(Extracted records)
%%

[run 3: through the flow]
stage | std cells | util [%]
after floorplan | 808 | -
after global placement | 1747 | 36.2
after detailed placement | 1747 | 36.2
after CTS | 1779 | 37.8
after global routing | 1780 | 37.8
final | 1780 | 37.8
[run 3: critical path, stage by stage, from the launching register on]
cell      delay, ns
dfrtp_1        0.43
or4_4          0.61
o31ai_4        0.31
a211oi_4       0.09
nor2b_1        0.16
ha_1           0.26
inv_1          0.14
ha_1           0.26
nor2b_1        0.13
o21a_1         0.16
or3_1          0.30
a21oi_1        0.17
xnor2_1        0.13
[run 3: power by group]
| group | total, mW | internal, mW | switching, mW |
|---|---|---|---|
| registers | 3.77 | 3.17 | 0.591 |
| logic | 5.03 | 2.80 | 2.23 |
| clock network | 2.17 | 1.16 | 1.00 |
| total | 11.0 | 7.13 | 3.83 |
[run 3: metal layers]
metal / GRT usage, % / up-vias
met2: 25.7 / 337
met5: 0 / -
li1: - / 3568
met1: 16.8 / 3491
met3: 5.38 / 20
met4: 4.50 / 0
File: src/rtl/ee354_project_pkg.sv
// Shared direction encoding for the snake game datapath.
// Used by the direction controller, the length DPU and the VGA renderer.
// Pure declarations: no latency, no flow control.
package ee354_project_pkg;

  localparam logic [1:0] DIR_UP    = 2'b00;
  localparam logic [1:0] DIR_DOWN  = 2'b01;
  localparam logic [1:0] DIR_LEFT  = 2'b10;
  localparam logic [1:0] DIR_RIGHT = 2'b11;

  // Two directions are opposite when they share an axis (bit 1) but differ in sense (bit 0).
  function automatic logic is_reverse(input logic [1:0] a, input logic [1:0] b);
    return (a[1] == b[1]) && (a[0] != b[0]);
  endfunction

endpackage

File: src/rtl/ee354_project_turn_fifo.sv
// Small synchronous FIFO of pending 2-bit turn directions.
// Latency: push visible on count/newest the cycle after the edge; head is combinational from storage.
// Backpressure: a push into a full queue is ignored unless a pop happens on the same edge.
module ee354_project_turn_fifo
  import ee354_project_pkg::*;
#(
  parameter int QDEPTH = 2
) (
  input  logic                     clk,
  input  logic                     reset,
  input  logic                     flush,
  input  logic                     push,
  input  logic [1:0]               push_dir,
  input  logic                     pop,
  output logic [1:0]               head,
  output logic [1:0]               newest,
  output logic [$clog2(QDEPTH):0]  count,
  output logic                     full,
  output logic                     empty
);

  localparam int PW = $clog2(QDEPTH);
  localparam int CW = PW + 1;

  logic [1:0]    mem [QDEPTH];
  logic [PW-1:0] wr_ptr;
  logic [PW-1:0] rd_ptr;
  logic [PW-1:0] newest_ptr;
  logic          push_ok;
  logic          pop_ok;

  assign full       = (count == CW'(QDEPTH));
  assign empty      = (count == '0);
  assign newest_ptr = wr_ptr - PW'(1);
  assign head       = mem[rd_ptr];
  assign newest     = mem[newest_ptr];

  // A pop frees a slot on the same edge, so a full queue can still take a push then.
  assign pop_ok  = pop && !empty;
  assign push_ok = push && (!full || pop_ok);

  // Pointer and occupancy bookkeeping; pointers wrap naturally since QDEPTH is a power of 2.
  always_ff @(posedge clk) begin
    if (reset || flush) begin
      wr_ptr <= '0;
      rd_ptr <= '0;
      count  <= '0;
    end else begin
      if (push_ok) wr_ptr <= wr_ptr + PW'(1);
      if (pop_ok)  rd_ptr <= rd_ptr + PW'(1);
      case ({push_ok, pop_ok})
        2'b10:   count <= count + CW'(1);
        2'b01:   count <= count - CW'(1);
        default: count <= count;
      endcase
    end
  end

  // Entry storage; contents are only meaningful below count, so no reset is needed.
  always_ff @(posedge clk) begin
    if (push_ok) mem[wr_ptr] <= push_dir;
  end

endmodule

File: src/rtl/ee354_project_dirn_ctrl.sv
// Button-to-direction front end: queued, reversal-filtered turns plus the move tick (Speed_Clk).
// Latency: Speed_Clk one cycle after the counter wraps; Curr_Dirn updates on the same edge as Speed_Clk rises.
// Backpressure: none upstream; a valid turn arriving at a full queue without a pop is dropped and flagged on Turn_Drop.
// Optional SPEEDUP_EN: move period shrinks with snake Length, clamped at MIN_PERIOD.
module ee354_project_dirn_ctrl
  import ee354_project_pkg::*;
#(
  parameter int BASE_PERIOD = 25_000_000,
  parameter int MIN_PERIOD  = 6_250_000,
  parameter int STEP        = 500_000,
  parameter int QDEPTH      = 2,
  parameter int CNT_W       = 26
) (
  input  logic                     Clk,
  input  logic                     Reset,
  input  logic                     q_Run,
  input  logic                     BtnU,
  input  logic                     BtnD,
  input  logic                     BtnL,
  input  logic                     BtnR,
  input  logic [7:0]               Length,
  output logic                     Speed_Clk,
  output logic [1:0]               Curr_Dirn,
  output logic                     Turn_Drop,
  output logic [$clog2(QDEPTH):0]  Q_Count
);

  logic [CNT_W-1:0] counter;
  logic [CNT_W-1:0] period;
  logic [CNT_W-1:0] next_period;
  logic             run_d;
  logic             wrap;

  logic             press_vld;
  logic [1:0]       press_dir;
  logic [1:0]       ref_dir;
  logic             accept;
  logic             pop;
  logic             drop;

  logic [1:0]       fifo_head;
  logic [1:0]       fifo_newest;
  logic             fifo_full;
  logic             fifo_empty;

  // The interval ends when the counter reaches the last count of the latched period.
  assign wrap = q_Run && (counter == period - CNT_W'(1));
  assign pop  = wrap && !fifo_empty;

  // Pick a single press with fixed priority U > D > L > R.
  always_comb begin
    press_vld = BtnU | BtnD | BtnL | BtnR;
    press_dir = DIR_UP;
    if (BtnU)      press_dir = DIR_UP;
    else if (BtnD) press_dir = DIR_DOWN;
    else if (BtnL) press_dir = DIR_LEFT;
    else if (BtnR) press_dir = DIR_RIGHT;
  end

  // Filter against the direction the snake will be heading when this turn executes.
  always_comb begin
    ref_dir = fifo_empty ? Curr_Dirn : fifo_newest;
    accept  = q_Run && press_vld && (press_dir != ref_dir) && !is_reverse(press_dir, ref_dir);
    drop    = accept && fifo_full && !pop;
  end

`ifdef SPEEDUP_EN
  logic [31:0] len32;
  logic [31:0] dec32;
  logic [31:0] per32;

  // Shorten the move period by STEP per segment past 3, never below MIN_PERIOD.
  always_comb begin
    len32 = (Length < 8'd3) ? 32'd3 : {24'd0, Length};
    dec32 = (len32 - 32'd3) * 32'(STEP);
    if ((dec32 >= 32'(BASE_PERIOD)) || ((32'(BASE_PERIOD) - dec32) < 32'(MIN_PERIOD)))
      per32 = 32'(MIN_PERIOD);
    else
      per32 = 32'(BASE_PERIOD) - dec32;
    next_period = per32[CNT_W-1:0];
  end
`else
  // Fixed-speed build: Length has no effect on the tick.
  logic unused_length;
  assign unused_length = ^Length;
  assign next_period   = CNT_W'(BASE_PERIOD);
`endif

  // Latch the period only at interval boundaries so a Length change never stretches a move in flight.
  always_ff @(posedge Clk) begin
    if (Reset) begin
      period <= CNT_W'(BASE_PERIOD);
      run_d  <= 1'b0;
    end else begin
      run_d <= q_Run;
      if (q_Run && (!run_d || wrap)) period <= next_period;
    end
  end

  // Move-interval counter; parked at zero while the game is not running.
  always_ff @(posedge Clk) begin
    if (Reset || !q_Run || wrap) counter <= '0;
    else                         counter <= counter + CNT_W'(1);
  end

  // Registered tick and drop pulses, plus the committed direction updated with the tick.
  always_ff @(posedge Clk) begin
    if (Reset) begin
      Speed_Clk <= 1'b0;
      Turn_Drop <= 1'b0;
      Curr_Dirn <= DIR_UP;
    end else begin
      Speed_Clk <= wrap;
      Turn_Drop <= drop;
      if (pop) Curr_Dirn <= fifo_head;
    end
  end

  ee354_project_turn_fifo #(
    .QDEPTH (QDEPTH)
  ) u_turn_fifo (
    .clk      (Clk),
    .reset    (Reset),
    .flush    (!q_Run),
    .push     (accept),
    .push_dir (press_dir),
    .pop      (pop),
    .head     (fifo_head),
    .newest   (fifo_newest),
    .count    (Q_Count),
    .full     (fifo_full),
    .empty    (fifo_empty)
  );

endmodule
File: config.mk
export PLATFORM = sky130hd
export DESIGN_NAME = ee354_project_dirn_ctrl
export DESIGN_NICKNAME = d
export VERILOG_FILES = /design/src/rtl/ee354_project_pkg.sv /design/src/rtl/ee354_project_turn_fifo.sv /design/src/rtl/ee354_project_dirn_ctrl.sv
export SDC_FILE = /design/constraint.sdc
export NUM_CORES = 1
export LEC_CHECK = 0
export BUFFER_PORTS_ARGS = -buffer_cell sky130_fd_sc_hd__buf_2
export CORE_MARGIN = 5
export CORE_UTILIZATION = 60
export DETAILED_ROUTE_END_ITERATION = 8
export PLACE_DENSITY = 0.79
export SLEW_MARGIN = 20
export SYNTH_ARGS = -nofsm -noshare
export SYNTH_HDL_FRONTEND = slang
export SYNTH_SLANG_ARGS = --single-unit
File: constraint.sdc
create_clock -name Clk -period 4.89 [get_ports Clk]
set_input_delay 0.978 -clock Clk [delete_from_list [all_inputs] [get_ports Clk]]
set_output_delay 0.978 -clock Clk [all_outputs]
set_load 0.05 [all_outputs]
==> flow_summary.json <==
{
  "ff2ff_path_depth": 5,
  "yosys.cell_types.count": 37,
  "ys.flop_type": "dfxtp_1",
  "fp.dieW_um": 63.8,
  "wl_per_cell_um": 13.4,
  "synth_seq_cells": 38,
  "yosys_warnings": 0,
  "critPathLaunchType": "input pin",
  "p_seq_frac": 0.626,
  "clock-sinks": 38,
  "hold_viol_final": 0,
  "synthTopCellsByArea": "dfxtp_1 39%, nor2_1 9.1%, xor2_1 7.6%",
  "io_buffers": 12,
  "via_per_inst": 5.71,
  "leakagePower_nw": 0.633,
  "fin_crit_sh": 0.526,
  "synth_top_area_share": 0.392,
  "placed_cells": 226,
  "first_pass_iters": 4,
  "rsz0062_at_grt": "no",
  "insertion_delay_ns": 0.34,
  "drt_iter0_markers": 71,
  "synth-seq-area-share": 0.461,
  "cellPowerDensity_mw_per_mm2": 275,
  "drc_errors": 0,
  "worst_hold_slack_ns": 0.485,
  "synth_area_mm2": 0.00174,
  "cts_hold_buf": 0,
  "dieArea_mm2": 0.00407,
  "async_reset_ff_frac": 0,
  "peakVddDrop_v": 0.000243,
  "dp_slack_ns": 1.95,
  "fp.coreArea_mm2": 0.00276,
  "grt-ovfl-total": 0,
  "grt_antenna_before_repair": 0,
  "worstPathRequired_ns": 5.08,
  "synth_edf_count": 4,
  "drv_cap": 0,
  "tritoncts": "yes",
  "cp_data_arrival_time_ns": 2.77,
  "criticalPathCategory": "in -> reg",
  "num_io_pins": 21,
  "row_count": 19,
  "combPwrFrac": 0.043,
  "ctsResizeCount": 0,
  "fmax_mhz": 389,
  "dp_hpwl_um": 2300,
  "initial_core_util": 0.630,
  "cts_made_buffers": 5,
  "track_usage": 0.173,
  "ant_nets": 0,
  "crit_fanout": 27,
  "syn_area_per_cell_um2": 9.29,
  "fin_crit_ns": 2.57,
  "areaGrowthSynthToFinish_pct": 6.62,
  "layoutNonFillerInstCount": 234,
  "drt-total-wl_um": 3140,
  "setup_violations": 0,
  "max_slew.worst_pin.slew_ns": 1.01,
  "synth_nets": 203,
  "postPlaceCellArea_mm2": 0.00179,
  "grt_pass1_wl_um": 5620,
  "final_area_mm2": 0.00185,
  "skew_ns": 0.00396,
  "p_int_mw": 0.394,
  "htreeDepth": 2,
  "fin_tns_setup_ns": 0,
  "root_buffer": "clkbuf_4",
  "slew_headroom": 0.325,
  "cp-end-kind": "flip-flop",
  "power_frac_clock": 0.331,
  "drive_gt1_frac": 0.158,
  "n_antenna_cell": 0,
  "power.share.switching": 0.226,
  "synth_cells": 187,
  "die_y_um": 63.8,
  "yosys.area.top_type": "dfxtp_1",
  "cts_max_path_buffers": 2,
  "cts_setup_buffers": 0,
  "nFillCells": 232,
  "worst_slack_ns": 2.32,
  "drv_slew": 0,
  "hold_path.class": "reg -> reg",
  "grt_start_max_net_pins": 28,
  "clk_pin_slew_ns": 0.10,
  "grt_pass1_vias": 1358,
  "num-nets-final": 218,
  "min_path_cells": 1,
  "place.gp.congestion": 0.805,
  "vias": 1337,
  "p_switching_mw": 0.115,
  "outcome": "finished clean"
}
flip-flops by register name (all words and copies together), names as in the netlist:
register            cells
Turn_Drop               1
Speed_Clk               1
u_turn_fifo.rd_ptr      1
u_turn_fifo.mem         4
u_turn_fifo.count       2
counter                26
Curr_Dirn               2
u_turn_fifo.wr_ptr      1
$ cat config.mk
export PLATFORM = sky130hd
export DESIGN_NAME = board_draw_ctrl
export DESIGN_NICKNAME = d
export VERILOG_FILES = /design/src/rtl/board_draw_pkg.sv /design/src/rtl/rect_raster.sv /design/src/rtl/board_draw_ctrl.sv
export SDC_FILE = /design/constraint.sdc
export NUM_CORES = 1
export LEC_CHECK = 0
export CAP_MARGIN = 20
export CORE_MARGIN = 3
export CORE_UTILIZATION = 35
export CTS_CLUSTER_DIAMETER = 100
export CTS_CLUSTER_SIZE = 25
export DETAILED_ROUTE_END_ITERATION = 8
export HOLD_SLACK_MARGIN = 0.06
export PLACE_DENSITY = 0.54
export SLEW_MARGIN = 10
export SYNTH_ARGS = -nofsm -noshare
export SYNTH_HDL_FRONTEND = slang
export SYNTH_SLANG_ARGS = --single-unit
$ cat constraint.sdc
create_clock -name clock -period 4.7 [get_ports clock]
set_clock_uncertainty 0.15 [all_clocks]
set_input_delay 0.94 -clock clock [delete_from_list [all_inputs] [get_ports clock]]
set_output_delay 0.94 -clock clock [all_outputs]
set_load 0.005 [all_outputs]
$ cat src/rtl/board_draw_pkg.sv
// Shared types and constants for the BattleChip board draw engine.
package board_draw_pkg;

   typedef enum logic [1:0] {
      WATER = 2'd0,
      MISS  = 2'd1,
      HIT   = 2'd2,
      SUNK  = 2'd3
   } attack_t;

   localparam logic [2:0] COL_WATER = 3'b001;
   localparam logic [2:0] COL_MISS  = 3'b111;
   localparam logic [2:0] COL_HIT   = 3'b100;
   localparam logic [2:0] COL_SUNK  = 3'b110;

   localparam logic [2:0] REG_X      = 3'd0;
   localparam logic [2:0] REG_Y      = 3'd1;
   localparam logic [2:0] REG_TYPE   = 3'd2;
   localparam logic [2:0] REG_COMMIT = 3'd3;
   localparam logic [2:0] REG_CLEAR  = 3'd4;
   localparam logic [2:0] REG_STATUS = 3'd5;

   localparam int unsigned ST_IDLE   = 0;
   localparam int unsigned ST_FULL   = 1;
   localparam int unsigned ST_OVF    = 2;
   localparam int unsigned ST_RANGE  = 3;
   localparam int unsigned ST_CNT_LO = 4;

   typedef struct packed {
      logic       player;
      logic [3:0] x;
      logic [3:0] y;
      attack_t    kind;
   } cmd_t;

   function automatic logic [2:0] colour_of(input attack_t t);
      case (t)
         WATER:   return COL_WATER;
         MISS:    return COL_MISS;
         HIT:     return COL_HIT;
         default: return COL_SUNK;
      endcase
   endfunction

endpackage

$ cat src/rtl/rect_raster.sv
// Rasterises a w x h rectangle one pixel per clock, row-major, x fastest.
// The first pixel is emitted on the start cycle itself; done pulses with the last pixel.
module rect_raster (
   input  logic       clk_i,
   input  logic       rst_ni,
   input  logic       start_i,
   input  logic [8:0] x0_i,
   input  logic [7:0] y0_i,
   input  logic [9:0] w_i,
   input  logic [8:0] h_i,
   input  logic [2:0] colour_i,
   output logic [8:0] vga_x_o,
   output logic [7:0] vga_y_o,
   output logic [2:0] colour_o,
   output logic       plot_o,
   output logic       done_o
);

   logic       busy_q, busy_d;
   logic [8:0] x0_q, x0_d, xl_q, xl_d, cx_q, cx_d, vx_q, vx_d;
   logic [7:0] y0_q, y0_d, yl_q, yl_d, cy_q, cy_d, vy_q, vy_d;
   logic [2:0] col_q, col_d, vc_q, vc_d;
   logic       plot_q, plot_d, done_q, done_d;
   logic [8:0] cx;
   logic [7:0] cy;
   logic       act, last_col;

   always_comb begin
      x0_d   = start_i ? x0_i : x0_q;
      y0_d   = start_i ? y0_i : y0_q;
      xl_d   = start_i ? 9'(w_i - 10'd1) : xl_q;
      yl_d   = start_i ? 8'(h_i - 9'd1) : yl_q;
      col_d  = start_i ? colour_i : col_q;
      cx     = start_i ? '0 : cx_q;
      cy     = start_i ? '0 : cy_q;
      act    = start_i | busy_q;
      last_col = (cx == xl_d);
      busy_d = busy_q;
      cx_d   = cx_q;
      cy_d   = cy_q;
      vx_d   = vx_q;
      vy_d   = vy_q;
      vc_d   = vc_q;
      plot_d = 1'b0;
      done_d = 1'b0;
      if (act) begin
         vx_d   = x0_d + cx;
         vy_d   = y0_d + cy;
         vc_d   = col_d;
         plot_d = 1'b1;
         done_d = last_col && (cy == yl_d);
         busy_d = !(last_col && (cy == yl_d));
         if (last_col) begin
            cx_d = '0;
            cy_d = cy + 8'd1;
         end else begin
            cx_d = cx + 9'd1;
            cy_d = cy;
         end
      end
   end

   always_ff @(posedge clk_i or negedge rst_ni) begin
      if (!rst_ni) begin
         busy_q <= 1'b0;
         x0_q   <= '0;
         y0_q   <= '0;
         xl_q   <= '0;
         yl_q   <= '0;
         col_q  <= '0;
         cx_q   <= '0;
         cy_q   <= '0;
         vx_q   <= '0;
         vy_q   <= '0;
         vc_q   <= '0;
         plot_q <= 1'b0;
         done_q <= 1'b0;
      end else begin
         busy_q <= busy_d;
         x0_q   <= x0_d;
         y0_q   <= y0_d;
         xl_q   <= xl_d;
         yl_q   <= yl_d;
         col_q  <= col_d;
         cx_q   <= cx_d;
         cy_q   <= cy_d;
         vx_q   <= vx_d;
         vy_q   <= vy_d;
         vc_q   <= vc_d;
         plot_q <= plot_d;
         done_q <= done_d;
      end
   end

   assign vga_x_o  = vx_q;
   assign vga_y_o  = vy_q;
   assign colour_o = vc_q;
   assign plot_o   = plot_q;
   assign done_o   = done_q;

endmodule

%%

> **EXERCISE DIRECTIONS**
Retype the entries above exactly, but only from the line containing "met3: 5.38 / 20" through the line containing "File: src/rtl/ee354_project_turn_fifo.sv", both included.

> **YOUR RESPONSE**
met3: 5.38 / 20
met4: 4.50 / 0
File: src/rtl/ee354_project_pkg.sv
// Shared direction encoding for the snake game datapath.
// Used by the direction controller, the length DPU and the VGA renderer.
// Pure declarations: no latency, no flow control.
package ee354_project_pkg;

  localparam logic [1:0] DIR_UP    = 2'b00;
  localparam logic [1:0] DIR_DOWN  = 2'b01;
  localparam logic [1:0] DIR_LEFT  = 2'b10;
  localparam logic [1:0] DIR_RIGHT = 2'b11;

  // Two directions are opposite when they share an axis (bit 1) but differ in sense (bit 0).
  function automatic logic is_reverse(input logic [1:0] a, input logic [1:0] b);
    return (a[1] == b[1]) && (a[0] != b[0]);
  endfunction

endpackage

File: src/rtl/ee354_project_turn_fifo.sv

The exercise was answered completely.